Data for this exercise below:

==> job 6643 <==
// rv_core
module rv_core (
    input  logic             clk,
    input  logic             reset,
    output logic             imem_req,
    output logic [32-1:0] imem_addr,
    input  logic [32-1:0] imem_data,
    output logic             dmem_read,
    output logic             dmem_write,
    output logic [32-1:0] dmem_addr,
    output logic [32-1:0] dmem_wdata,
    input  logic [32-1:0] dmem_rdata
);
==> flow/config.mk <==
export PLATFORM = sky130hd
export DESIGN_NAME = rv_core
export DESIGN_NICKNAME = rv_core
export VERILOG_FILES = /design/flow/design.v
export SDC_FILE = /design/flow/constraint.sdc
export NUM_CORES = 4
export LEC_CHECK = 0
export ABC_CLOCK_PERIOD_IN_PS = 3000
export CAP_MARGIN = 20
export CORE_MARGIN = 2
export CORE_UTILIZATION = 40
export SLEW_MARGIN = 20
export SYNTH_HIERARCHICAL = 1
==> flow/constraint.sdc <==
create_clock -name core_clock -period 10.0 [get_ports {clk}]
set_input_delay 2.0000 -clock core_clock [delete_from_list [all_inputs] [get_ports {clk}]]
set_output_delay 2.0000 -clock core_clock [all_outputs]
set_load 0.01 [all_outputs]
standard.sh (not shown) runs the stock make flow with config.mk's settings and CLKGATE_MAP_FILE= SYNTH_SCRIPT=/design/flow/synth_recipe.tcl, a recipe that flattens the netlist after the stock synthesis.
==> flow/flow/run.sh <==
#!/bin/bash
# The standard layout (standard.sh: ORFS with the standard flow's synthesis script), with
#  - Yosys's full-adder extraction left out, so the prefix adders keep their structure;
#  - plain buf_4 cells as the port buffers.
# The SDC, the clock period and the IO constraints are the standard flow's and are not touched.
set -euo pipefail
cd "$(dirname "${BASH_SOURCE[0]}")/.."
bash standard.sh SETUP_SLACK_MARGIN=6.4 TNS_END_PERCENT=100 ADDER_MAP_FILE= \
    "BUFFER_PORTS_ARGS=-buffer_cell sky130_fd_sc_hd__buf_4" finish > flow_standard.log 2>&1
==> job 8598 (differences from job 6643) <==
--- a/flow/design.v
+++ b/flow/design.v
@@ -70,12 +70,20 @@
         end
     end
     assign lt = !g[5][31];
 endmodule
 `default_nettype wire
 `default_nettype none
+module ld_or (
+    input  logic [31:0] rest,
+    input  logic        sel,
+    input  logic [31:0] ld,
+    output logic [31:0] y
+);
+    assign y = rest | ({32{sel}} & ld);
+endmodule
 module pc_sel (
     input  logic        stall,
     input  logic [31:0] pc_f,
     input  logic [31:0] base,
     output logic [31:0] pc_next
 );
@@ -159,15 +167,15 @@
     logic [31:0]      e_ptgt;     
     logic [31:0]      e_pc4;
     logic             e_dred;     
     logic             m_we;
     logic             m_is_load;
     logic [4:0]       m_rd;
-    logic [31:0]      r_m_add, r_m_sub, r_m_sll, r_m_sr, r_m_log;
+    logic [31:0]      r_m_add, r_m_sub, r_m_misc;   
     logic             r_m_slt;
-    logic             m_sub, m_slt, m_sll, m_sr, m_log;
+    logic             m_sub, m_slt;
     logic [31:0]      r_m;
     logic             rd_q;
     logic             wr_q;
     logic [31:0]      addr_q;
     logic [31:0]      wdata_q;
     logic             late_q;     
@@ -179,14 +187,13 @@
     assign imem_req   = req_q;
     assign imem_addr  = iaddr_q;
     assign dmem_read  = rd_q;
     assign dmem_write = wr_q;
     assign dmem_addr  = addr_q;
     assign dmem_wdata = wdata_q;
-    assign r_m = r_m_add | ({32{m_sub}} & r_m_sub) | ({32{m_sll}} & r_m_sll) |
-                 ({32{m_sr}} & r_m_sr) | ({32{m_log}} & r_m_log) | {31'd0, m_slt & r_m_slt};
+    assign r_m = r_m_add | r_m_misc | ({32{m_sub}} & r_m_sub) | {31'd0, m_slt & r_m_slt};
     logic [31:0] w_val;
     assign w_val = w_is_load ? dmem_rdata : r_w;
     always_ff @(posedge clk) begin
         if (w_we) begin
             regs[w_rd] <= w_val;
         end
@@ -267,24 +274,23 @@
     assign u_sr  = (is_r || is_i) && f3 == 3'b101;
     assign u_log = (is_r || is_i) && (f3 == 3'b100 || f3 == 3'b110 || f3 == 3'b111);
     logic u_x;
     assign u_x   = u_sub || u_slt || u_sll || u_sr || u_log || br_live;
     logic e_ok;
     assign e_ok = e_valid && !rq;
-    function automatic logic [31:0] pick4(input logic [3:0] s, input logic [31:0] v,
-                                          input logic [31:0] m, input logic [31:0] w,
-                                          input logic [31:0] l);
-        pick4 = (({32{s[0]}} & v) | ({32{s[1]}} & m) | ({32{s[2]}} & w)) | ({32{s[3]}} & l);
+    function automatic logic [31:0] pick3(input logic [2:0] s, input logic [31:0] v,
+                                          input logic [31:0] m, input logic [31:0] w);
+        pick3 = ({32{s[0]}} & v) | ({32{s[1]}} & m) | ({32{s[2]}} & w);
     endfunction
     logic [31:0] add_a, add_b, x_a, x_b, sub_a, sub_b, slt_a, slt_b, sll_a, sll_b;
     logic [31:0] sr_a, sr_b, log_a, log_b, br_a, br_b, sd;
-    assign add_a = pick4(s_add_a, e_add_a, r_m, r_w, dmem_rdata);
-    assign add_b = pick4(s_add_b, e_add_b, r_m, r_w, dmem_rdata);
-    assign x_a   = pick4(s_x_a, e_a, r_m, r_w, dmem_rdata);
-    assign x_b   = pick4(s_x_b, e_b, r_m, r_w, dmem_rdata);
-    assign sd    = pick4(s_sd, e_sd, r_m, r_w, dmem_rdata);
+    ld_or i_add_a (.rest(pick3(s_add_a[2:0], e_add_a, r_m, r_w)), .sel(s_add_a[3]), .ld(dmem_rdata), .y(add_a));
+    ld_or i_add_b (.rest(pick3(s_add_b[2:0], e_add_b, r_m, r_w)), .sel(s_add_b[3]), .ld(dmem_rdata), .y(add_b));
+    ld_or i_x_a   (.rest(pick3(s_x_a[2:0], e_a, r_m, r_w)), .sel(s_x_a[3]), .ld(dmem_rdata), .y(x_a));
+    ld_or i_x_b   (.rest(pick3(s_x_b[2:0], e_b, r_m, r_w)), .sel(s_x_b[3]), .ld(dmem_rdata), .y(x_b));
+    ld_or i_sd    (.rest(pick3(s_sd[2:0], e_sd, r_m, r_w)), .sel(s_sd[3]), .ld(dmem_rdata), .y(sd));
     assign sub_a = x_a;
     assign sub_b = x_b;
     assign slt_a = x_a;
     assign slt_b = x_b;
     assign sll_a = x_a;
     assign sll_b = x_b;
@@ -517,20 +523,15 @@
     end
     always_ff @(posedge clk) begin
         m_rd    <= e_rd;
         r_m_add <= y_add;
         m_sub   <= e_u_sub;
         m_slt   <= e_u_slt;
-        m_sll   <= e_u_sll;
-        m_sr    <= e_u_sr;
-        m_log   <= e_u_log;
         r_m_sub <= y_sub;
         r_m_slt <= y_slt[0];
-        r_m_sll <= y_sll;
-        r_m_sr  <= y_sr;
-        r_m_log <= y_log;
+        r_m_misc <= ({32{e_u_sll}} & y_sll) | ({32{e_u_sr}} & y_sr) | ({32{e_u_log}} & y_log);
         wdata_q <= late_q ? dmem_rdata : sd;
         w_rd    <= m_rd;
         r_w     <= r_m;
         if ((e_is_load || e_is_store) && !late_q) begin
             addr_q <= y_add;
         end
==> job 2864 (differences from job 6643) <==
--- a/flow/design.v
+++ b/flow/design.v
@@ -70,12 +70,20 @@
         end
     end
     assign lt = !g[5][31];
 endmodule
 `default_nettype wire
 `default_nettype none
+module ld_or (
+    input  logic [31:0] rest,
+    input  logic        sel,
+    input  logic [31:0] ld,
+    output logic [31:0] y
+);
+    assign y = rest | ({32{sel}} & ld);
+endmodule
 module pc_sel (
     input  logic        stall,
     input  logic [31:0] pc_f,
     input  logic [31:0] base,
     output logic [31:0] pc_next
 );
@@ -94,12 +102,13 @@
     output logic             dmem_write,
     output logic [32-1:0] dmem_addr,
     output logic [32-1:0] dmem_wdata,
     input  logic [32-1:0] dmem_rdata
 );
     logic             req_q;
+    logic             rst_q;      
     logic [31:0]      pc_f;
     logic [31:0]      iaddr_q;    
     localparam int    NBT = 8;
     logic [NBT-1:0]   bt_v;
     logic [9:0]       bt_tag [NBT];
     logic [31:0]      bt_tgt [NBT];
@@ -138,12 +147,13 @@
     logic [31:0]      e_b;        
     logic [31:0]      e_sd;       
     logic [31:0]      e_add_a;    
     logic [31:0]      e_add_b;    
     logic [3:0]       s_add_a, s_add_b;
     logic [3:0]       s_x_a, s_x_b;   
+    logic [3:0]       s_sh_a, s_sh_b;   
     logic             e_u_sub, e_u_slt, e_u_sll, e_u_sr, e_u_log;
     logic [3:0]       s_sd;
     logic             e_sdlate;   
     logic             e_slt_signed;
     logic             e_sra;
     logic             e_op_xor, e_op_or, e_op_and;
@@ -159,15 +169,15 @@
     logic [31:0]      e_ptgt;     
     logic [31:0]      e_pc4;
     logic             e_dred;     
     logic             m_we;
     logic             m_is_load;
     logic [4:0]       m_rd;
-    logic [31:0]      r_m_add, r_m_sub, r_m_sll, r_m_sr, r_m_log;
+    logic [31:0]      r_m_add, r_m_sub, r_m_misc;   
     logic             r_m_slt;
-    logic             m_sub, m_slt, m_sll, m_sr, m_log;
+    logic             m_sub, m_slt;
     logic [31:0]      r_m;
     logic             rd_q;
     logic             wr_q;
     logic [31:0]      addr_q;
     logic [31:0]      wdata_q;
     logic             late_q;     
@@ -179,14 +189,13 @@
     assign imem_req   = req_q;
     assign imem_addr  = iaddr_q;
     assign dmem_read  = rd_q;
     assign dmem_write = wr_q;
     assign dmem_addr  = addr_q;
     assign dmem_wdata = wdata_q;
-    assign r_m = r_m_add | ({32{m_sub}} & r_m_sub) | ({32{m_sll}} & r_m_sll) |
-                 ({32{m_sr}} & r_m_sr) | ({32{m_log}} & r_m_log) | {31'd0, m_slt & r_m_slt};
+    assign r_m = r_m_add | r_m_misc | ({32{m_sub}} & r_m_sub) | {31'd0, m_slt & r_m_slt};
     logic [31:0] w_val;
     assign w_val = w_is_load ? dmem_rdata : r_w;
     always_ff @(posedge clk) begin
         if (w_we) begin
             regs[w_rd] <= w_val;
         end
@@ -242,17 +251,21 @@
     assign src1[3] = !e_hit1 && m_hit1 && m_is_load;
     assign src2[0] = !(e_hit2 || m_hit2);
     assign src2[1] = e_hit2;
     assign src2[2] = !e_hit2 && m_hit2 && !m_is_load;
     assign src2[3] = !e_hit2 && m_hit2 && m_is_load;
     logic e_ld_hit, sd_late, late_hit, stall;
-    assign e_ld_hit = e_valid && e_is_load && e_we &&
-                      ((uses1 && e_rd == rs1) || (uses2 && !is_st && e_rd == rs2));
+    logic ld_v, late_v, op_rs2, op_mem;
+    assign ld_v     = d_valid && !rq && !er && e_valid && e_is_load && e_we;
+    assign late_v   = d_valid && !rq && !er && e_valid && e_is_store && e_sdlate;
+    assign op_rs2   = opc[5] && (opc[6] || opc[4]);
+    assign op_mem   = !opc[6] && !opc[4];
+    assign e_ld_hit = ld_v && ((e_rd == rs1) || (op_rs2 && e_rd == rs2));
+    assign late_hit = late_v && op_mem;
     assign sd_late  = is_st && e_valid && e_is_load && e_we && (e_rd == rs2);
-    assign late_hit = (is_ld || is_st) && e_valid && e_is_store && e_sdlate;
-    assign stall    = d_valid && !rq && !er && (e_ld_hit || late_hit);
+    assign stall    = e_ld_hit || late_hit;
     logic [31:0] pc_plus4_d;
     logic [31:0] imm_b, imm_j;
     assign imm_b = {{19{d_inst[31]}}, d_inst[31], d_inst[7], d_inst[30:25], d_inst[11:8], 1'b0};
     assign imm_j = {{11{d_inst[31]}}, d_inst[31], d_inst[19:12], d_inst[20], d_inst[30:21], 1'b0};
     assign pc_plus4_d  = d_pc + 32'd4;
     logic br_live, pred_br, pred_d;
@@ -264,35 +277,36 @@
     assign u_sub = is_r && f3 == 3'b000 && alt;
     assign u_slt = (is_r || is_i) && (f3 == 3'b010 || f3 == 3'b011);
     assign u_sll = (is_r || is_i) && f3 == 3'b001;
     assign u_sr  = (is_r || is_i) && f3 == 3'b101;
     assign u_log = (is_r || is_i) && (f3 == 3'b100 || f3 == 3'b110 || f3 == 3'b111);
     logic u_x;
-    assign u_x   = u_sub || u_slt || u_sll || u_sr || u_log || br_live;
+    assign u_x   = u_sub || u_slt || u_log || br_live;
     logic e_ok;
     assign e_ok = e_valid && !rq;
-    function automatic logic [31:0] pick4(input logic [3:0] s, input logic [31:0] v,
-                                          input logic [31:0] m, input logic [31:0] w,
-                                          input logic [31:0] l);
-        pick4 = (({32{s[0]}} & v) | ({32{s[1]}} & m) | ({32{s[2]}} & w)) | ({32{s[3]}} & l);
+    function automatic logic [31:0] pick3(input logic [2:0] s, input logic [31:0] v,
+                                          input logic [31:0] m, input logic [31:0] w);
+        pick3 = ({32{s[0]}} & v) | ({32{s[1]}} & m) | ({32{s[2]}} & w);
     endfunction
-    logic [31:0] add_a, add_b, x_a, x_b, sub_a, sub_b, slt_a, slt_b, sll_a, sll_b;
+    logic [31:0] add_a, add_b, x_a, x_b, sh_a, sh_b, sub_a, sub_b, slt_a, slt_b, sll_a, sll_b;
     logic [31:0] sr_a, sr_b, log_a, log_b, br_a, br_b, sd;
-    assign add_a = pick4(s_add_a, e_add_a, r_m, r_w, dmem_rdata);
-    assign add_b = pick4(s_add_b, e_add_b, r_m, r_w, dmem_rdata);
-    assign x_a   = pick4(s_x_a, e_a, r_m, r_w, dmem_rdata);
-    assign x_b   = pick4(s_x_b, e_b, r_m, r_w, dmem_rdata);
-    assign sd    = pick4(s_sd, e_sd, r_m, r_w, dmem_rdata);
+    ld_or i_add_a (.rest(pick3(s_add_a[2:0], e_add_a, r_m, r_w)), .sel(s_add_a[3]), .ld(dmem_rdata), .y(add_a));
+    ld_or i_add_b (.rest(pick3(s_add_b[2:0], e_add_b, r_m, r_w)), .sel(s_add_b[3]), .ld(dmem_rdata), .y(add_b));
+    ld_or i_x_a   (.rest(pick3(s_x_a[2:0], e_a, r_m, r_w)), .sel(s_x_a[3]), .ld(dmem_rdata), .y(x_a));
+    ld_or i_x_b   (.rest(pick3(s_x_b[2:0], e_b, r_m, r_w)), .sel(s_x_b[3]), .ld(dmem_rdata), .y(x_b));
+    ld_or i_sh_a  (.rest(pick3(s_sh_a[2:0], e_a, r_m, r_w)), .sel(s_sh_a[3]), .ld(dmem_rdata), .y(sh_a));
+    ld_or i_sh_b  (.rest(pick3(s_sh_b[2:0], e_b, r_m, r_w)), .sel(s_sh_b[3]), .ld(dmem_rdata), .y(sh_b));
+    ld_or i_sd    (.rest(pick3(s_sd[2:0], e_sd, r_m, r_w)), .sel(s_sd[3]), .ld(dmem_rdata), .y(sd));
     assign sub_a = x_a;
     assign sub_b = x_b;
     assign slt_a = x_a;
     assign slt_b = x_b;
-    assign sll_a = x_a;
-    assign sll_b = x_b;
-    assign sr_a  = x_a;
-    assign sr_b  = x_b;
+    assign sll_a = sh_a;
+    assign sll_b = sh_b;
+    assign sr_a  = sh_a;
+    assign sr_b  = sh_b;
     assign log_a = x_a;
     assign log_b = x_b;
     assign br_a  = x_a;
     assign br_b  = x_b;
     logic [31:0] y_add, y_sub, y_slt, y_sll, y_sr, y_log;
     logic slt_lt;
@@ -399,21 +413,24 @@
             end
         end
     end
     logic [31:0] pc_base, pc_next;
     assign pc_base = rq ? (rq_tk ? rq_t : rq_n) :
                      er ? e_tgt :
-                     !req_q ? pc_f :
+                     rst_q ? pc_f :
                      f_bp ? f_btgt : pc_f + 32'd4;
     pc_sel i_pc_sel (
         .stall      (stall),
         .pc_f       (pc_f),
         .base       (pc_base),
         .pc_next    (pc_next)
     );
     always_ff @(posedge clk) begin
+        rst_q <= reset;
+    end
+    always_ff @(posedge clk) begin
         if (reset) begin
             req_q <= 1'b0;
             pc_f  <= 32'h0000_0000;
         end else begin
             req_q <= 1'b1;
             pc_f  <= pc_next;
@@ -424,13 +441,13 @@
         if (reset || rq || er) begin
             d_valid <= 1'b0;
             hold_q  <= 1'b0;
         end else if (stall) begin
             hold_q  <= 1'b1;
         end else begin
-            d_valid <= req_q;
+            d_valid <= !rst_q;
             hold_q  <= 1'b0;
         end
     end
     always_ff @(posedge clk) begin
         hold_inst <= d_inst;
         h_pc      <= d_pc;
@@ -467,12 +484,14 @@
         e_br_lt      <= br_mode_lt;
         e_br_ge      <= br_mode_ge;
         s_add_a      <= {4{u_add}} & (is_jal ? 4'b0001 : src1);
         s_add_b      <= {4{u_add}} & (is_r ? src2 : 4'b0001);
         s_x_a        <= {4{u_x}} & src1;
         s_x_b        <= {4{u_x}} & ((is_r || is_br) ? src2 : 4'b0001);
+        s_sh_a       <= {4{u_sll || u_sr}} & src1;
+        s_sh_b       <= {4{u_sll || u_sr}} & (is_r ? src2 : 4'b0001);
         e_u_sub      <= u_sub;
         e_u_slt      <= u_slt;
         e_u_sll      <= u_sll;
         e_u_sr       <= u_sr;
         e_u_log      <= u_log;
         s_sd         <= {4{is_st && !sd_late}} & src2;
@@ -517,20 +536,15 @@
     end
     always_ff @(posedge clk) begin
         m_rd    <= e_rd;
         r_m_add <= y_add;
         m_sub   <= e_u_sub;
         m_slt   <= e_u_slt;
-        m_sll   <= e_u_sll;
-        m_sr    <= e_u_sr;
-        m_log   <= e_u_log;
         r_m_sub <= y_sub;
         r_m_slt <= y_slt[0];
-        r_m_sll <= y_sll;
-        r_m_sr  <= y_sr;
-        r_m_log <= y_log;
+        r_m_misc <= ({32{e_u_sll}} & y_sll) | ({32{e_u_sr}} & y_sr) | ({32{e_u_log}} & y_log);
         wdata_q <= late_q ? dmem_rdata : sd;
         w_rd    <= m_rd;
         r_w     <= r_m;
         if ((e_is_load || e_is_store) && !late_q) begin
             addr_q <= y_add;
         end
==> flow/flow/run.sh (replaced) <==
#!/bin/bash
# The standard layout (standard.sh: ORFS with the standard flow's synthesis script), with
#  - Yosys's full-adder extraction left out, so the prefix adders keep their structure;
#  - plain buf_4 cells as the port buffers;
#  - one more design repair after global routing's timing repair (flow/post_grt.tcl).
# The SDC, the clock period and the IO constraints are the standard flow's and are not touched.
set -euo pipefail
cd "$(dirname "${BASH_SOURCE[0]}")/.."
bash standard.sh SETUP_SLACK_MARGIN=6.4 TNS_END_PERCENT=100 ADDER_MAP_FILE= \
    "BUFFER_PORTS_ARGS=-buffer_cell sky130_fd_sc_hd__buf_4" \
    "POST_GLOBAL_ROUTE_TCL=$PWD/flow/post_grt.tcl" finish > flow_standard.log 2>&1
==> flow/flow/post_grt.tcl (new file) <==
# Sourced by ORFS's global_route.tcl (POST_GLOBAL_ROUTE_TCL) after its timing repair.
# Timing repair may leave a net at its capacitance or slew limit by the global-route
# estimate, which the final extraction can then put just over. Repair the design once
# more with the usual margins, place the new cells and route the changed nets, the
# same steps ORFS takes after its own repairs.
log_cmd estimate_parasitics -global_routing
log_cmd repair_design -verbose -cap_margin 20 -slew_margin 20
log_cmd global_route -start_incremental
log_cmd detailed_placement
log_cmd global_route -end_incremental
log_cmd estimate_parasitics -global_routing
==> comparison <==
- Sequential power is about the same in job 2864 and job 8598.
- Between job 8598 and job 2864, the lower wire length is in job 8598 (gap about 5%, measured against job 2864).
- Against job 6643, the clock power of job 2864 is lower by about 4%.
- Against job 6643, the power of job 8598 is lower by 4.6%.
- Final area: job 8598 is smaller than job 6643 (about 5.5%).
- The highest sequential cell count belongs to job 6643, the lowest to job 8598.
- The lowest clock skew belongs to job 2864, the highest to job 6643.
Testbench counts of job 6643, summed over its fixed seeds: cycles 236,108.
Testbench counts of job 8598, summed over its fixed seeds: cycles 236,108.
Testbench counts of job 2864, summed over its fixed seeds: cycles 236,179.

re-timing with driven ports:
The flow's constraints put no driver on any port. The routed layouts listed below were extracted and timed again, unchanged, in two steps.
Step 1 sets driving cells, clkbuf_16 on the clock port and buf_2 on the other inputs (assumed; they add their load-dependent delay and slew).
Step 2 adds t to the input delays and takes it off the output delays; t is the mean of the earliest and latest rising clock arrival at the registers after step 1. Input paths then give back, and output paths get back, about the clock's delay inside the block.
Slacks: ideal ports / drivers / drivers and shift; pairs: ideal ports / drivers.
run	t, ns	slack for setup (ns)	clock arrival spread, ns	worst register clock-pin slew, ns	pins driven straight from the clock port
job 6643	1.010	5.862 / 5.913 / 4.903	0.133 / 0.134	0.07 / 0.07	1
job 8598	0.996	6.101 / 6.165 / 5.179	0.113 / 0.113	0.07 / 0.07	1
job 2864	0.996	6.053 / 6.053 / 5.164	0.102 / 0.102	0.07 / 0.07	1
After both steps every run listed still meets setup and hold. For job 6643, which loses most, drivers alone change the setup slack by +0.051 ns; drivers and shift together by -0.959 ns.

End of Data for this exercise.

→ Problem
From the entries above, extract only the lines running from the one containing "timing repair (flow/post_grt.tcl)." through the one containing "log_cmd global_route -start_incremental", inclusive.

→ Exercise response
#  - one more design repair after global routing's timing repair (flow/post_grt.tcl).
# The SDC, the clock period and the IO constraints are the standard flow's and are not touched.
set -euo pipefail
cd "$(dirname "${BASH_SOURCE[0]}")/.."
bash standard.sh SETUP_SLACK_MARGIN=6.4 TNS_END_PERCENT=100 ADDER_MAP_FILE= \
    "BUFFER_PORTS_ARGS=-buffer_cell sky130_fd_sc_hd__buf_4" \
    "POST_GLOBAL_ROUTE_TCL=$PWD/flow/post_grt.tcl" finish > flow_standard.log 2>&1
==> flow/flow/post_grt.tcl (new file) <==
# Sourced by ORFS's global_route.tcl (POST_GLOBAL_ROUTE_TCL) after its timing repair.
# Timing repair may leave a net at its capacitance or slew limit by the global-route
# estimate, which the final extraction can then put just over. Repair the design once
# more with the usual margins, place the new cells and route the changed nets, the
# same steps ORFS takes after its own repairs.
log_cmd estimate_parasitics -global_routing
log_cmd repair_design -verbose -cap_margin 20 -slew_margin 20
log_cmd global_route -start_incremental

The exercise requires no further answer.